Nadie
sabe mi secreto, pero desde pequeña, todos los días, cuando miro un
espejo, o un reflejo, veo a una niña muy bonita y dulce. Sus
tirabuzones color trigo caen por sus hombros y su sonrisa, alegre y
viva, siempre provocaba que me sintiera joven y bonita incluso
después de casarme y tener dos hijos. Antaño, contemplarla me hacía sentir que seguía siendo hermosa como ella.
Sin
embargo, ahora, verla me da mucho miedo. Su tez blanca y suave ha ido
cambiando y que esté ahí, frente al cristal, hace que mis lágrimas
afloren con amargura al recordar un pasado feliz. La niña del espejo
siempre me ha mirado a los ojos, y si yo observo sus brazos, ella
también. Al hacerlo, el dolor marca y acentúa las líneas de su
carita de amapola, cada vez más lívida. Y todo esto ocurre porque
mi vida ha dado un cambio radical desde la muerte de Daniel, mi hijo
mayor.
Conforme
va transcurriendo el tiempo, la pequeña entristece y envejece dentro
de su cuerpo infantil. Lo aprecio, pues a cada golpe que me da, a
cada grito que me lanza, una arruga sale en su hermoso rostro, en el
mío. Todo empezó con un morado en su mejilla, una cicatriz en mi
frente. No hay más dolor que verla entristecer conmigo.
Mi
hermana Susana me anima y consuela, pero las malas lenguas me
recriminan. Señalan que la culpa fue mía, que debí haber muerto yo
y no Daniel (¡qué más hubiese querido esta pobre y desgraciada
mujer!). Sin embargo, el coche nos embistió a los dos y Dios no
quiso dejar sin su mami al pequeño Cristobal. Desde ese día, la
niña dejó de sonreírme. Luego, con el paso de los días, vinieron
las vejaciones por parte de mi suegra cuando mi marido comenzó a
llegar borracho. Según ella, había traído la desgracia a la
familia.
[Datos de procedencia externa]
$ cat src/rtl/digit_frame_sync.sv
// digit_frame_sync
// Buffers one digit code from a producer and commits it to video_gen only on a
// frame boundary (vSync falling edge), so a frame never shows a half-updated
// digit. Also picks the caption string via a 4-bit LFSR and drops back to the
// instruction screen after an idle timeout.
//
// state | meaning
// ------+---------------------------------------------------------------
// INSTR | instruction screen shown, digitEn=0, txtSelect=0
// SHOW  | committed digit shown, idle timer running between commits
module digit_frame_sync #(
    parameter logic [9:0] TIMEOUT_FRAMES = 10'd600,
    parameter logic [3:0] OPTIONS        = 4'd10,
    parameter logic [3:0] LFSR_SEED      = 4'b0011
) (
    input  logic       pixClk,
    input  logic       reset,
    input  logic       vSync,
    input  logic [3:0] inDigit,
    input  logic       inValid,
    output logic       inReady,
    output logic [3:0] digit,
    output logic       digitEn,
    output logic [3:0] txtSelect,
    output logic       frameTick,
    output logic       badDigit
);

    typedef enum logic {
        INSTR = 1'b0,
        SHOW  = 1'b1
    } state_t;

    // The idle timer is a down-counter loaded on each commit; it times out at
    // the TIMEOUT_FRAMES-th boundary after the last commit.
    localparam logic [9:0] TIMER_LOAD    = TIMEOUT_FRAMES - 10'd1;
    localparam logic       TIMER_ENABLED = (TIMEOUT_FRAMES != 10'd0);

    state_t     state;
    state_t     stateNxt;

    logic       vSyncPrev;
    logic       fs;
    logic [3:0] lfsr;
    logic [3:0] lfsrMapped;

    logic       pendValid;
    logic       pendValidNxt;
    logic [3:0] pendDigit;
    logic       accept;
    logic       codeOk;
    logic       commit;

    logic [9:0] remain;
    logic [9:0] remainNxt;
    logic       timeoutHit;
    logic [3:0] digitNxt;
    logic [3:0] txtSelectNxt;

    assign fs         = vSyncPrev & ~vSync;
    assign accept     = inValid & inReady;
    assign codeOk     = (inDigit <= 4'd9);
    assign commit     = fs & pendValid;
    assign timeoutHit = TIMER_ENABLED && (remain == 10'd0);
    // Fold LFSR values past the last caption back into the caption range.
    assign lfsrMapped = (lfsr < OPTIONS) ? lfsr : (lfsr - 4'd6);

    // Frame boundary detection, frame tick pulse and caption LFSR.
    always_ff @(posedge pixClk or posedge reset) begin
        if (reset) begin
            vSyncPrev <= 1'b1;
            frameTick <= 1'b0;
            lfsr      <= LFSR_SEED;
        end else begin
            vSyncPrev <= vSync;
            frameTick <= fs;
            if (fs) begin
                lfsr <= {lfsr[2:0], lfsr[3] ^ lfsr[2]};
            end
        end
    end

    // Next occupancy of the one-entry buffer; accept only happens when empty,
    // so it can never collide with a commit on the same edge.
    always_comb begin
        pendValidNxt = pendValid;
        if (commit) begin
            pendValidNxt = 1'b0;
        end else if (accept && codeOk) begin
            pendValidNxt = 1'b1;
        end
    end

    // Producer handshake: buffer register, ready flag and bad-code pulse.
    always_ff @(posedge pixClk or posedge reset) begin
        if (reset) begin
            pendValid <= 1'b0;
            pendDigit <= 4'd0;
            inReady   <= 1'b1;
            badDigit  <= 1'b0;
        end else begin
            pendValid <= pendValidNxt;
            inReady   <= ~pendValidNxt;
            badDigit  <= accept & ~codeOk;
            if (accept && codeOk) begin
                pendDigit <= inDigit;
            end
        end
    end

    // FSM state register.
    always_ff @(posedge pixClk or posedge reset) begin
        if (reset) begin
            state <= INSTR;
        end else begin
            state <= stateNxt;
        end
    end

    // FSM next state: commits force SHOW, an expired idle timer returns to INSTR.
    always_comb begin
        stateNxt = state;
        if (commit) begin
            stateNxt = SHOW;
        end else if (fs && (state == SHOW) && timeoutHit) begin
            stateNxt = INSTR;
        end
    end

    // FSM outputs: next digit, caption and idle timer values.
    always_comb begin
        digitNxt     = digit;
        txtSelectNxt = txtSelect;
        remainNxt    = remain;
        if (commit) begin
            digitNxt  = pendDigit;
            remainNxt = TIMER_LOAD;
            // Re-committing the digit already on screen keeps its caption.
            if ((state == INSTR) || (pendDigit != digit)) begin
                txtSelectNxt = lfsrMapped;
            end
        end else if (fs && (state == SHOW)) begin
            if (timeoutHit) begin
                txtSelectNxt = 4'd0;
                remainNxt    = 10'd0;
            end else if (TIMER_ENABLED && (remain != 10'd0)) begin
                remainNxt = remain - 10'd1;
            end
        end
    end

    // Registered display outputs and idle timer.
    always_ff @(posedge pixClk or posedge reset) begin
        if (reset) begin
            digit     <= 4'd0;
            digitEn   <= 1'b0;
            txtSelect <= 4'd0;
            remain    <= 10'd0;
        end else begin
            digit     <= digitNxt;
            digitEn   <= (stateNxt == SHOW);
            txtSelect <= txtSelectNxt;
            remain    <= remainNxt;
        end
    end

endmodule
Por eso, si mi esposo me golpeaba e insultaba, me lo
merecía.
Lo
empecé a pagar todo con mi sangre. El que antes me había besado,
ahora soltaba su rabieta contra mi cuerpo. Todo porque esa mujer a la
que nunca gusté le calentaba la cabeza advirtiéndole de que yo era
la única culpable de la muerte de mi primogénito. Le repetía
diariamente que una madre, ¡una buena madre!, siempre daría la vida
por sus hijos, que yo no supe proteger al mío, al favorito de sus
dos únicos nietos.
Esta
mañana, la niña del espejo me está mirando con seriedad, con un
mal presagio. Lo sé. Tiene un labio hinchado y la ceja partida.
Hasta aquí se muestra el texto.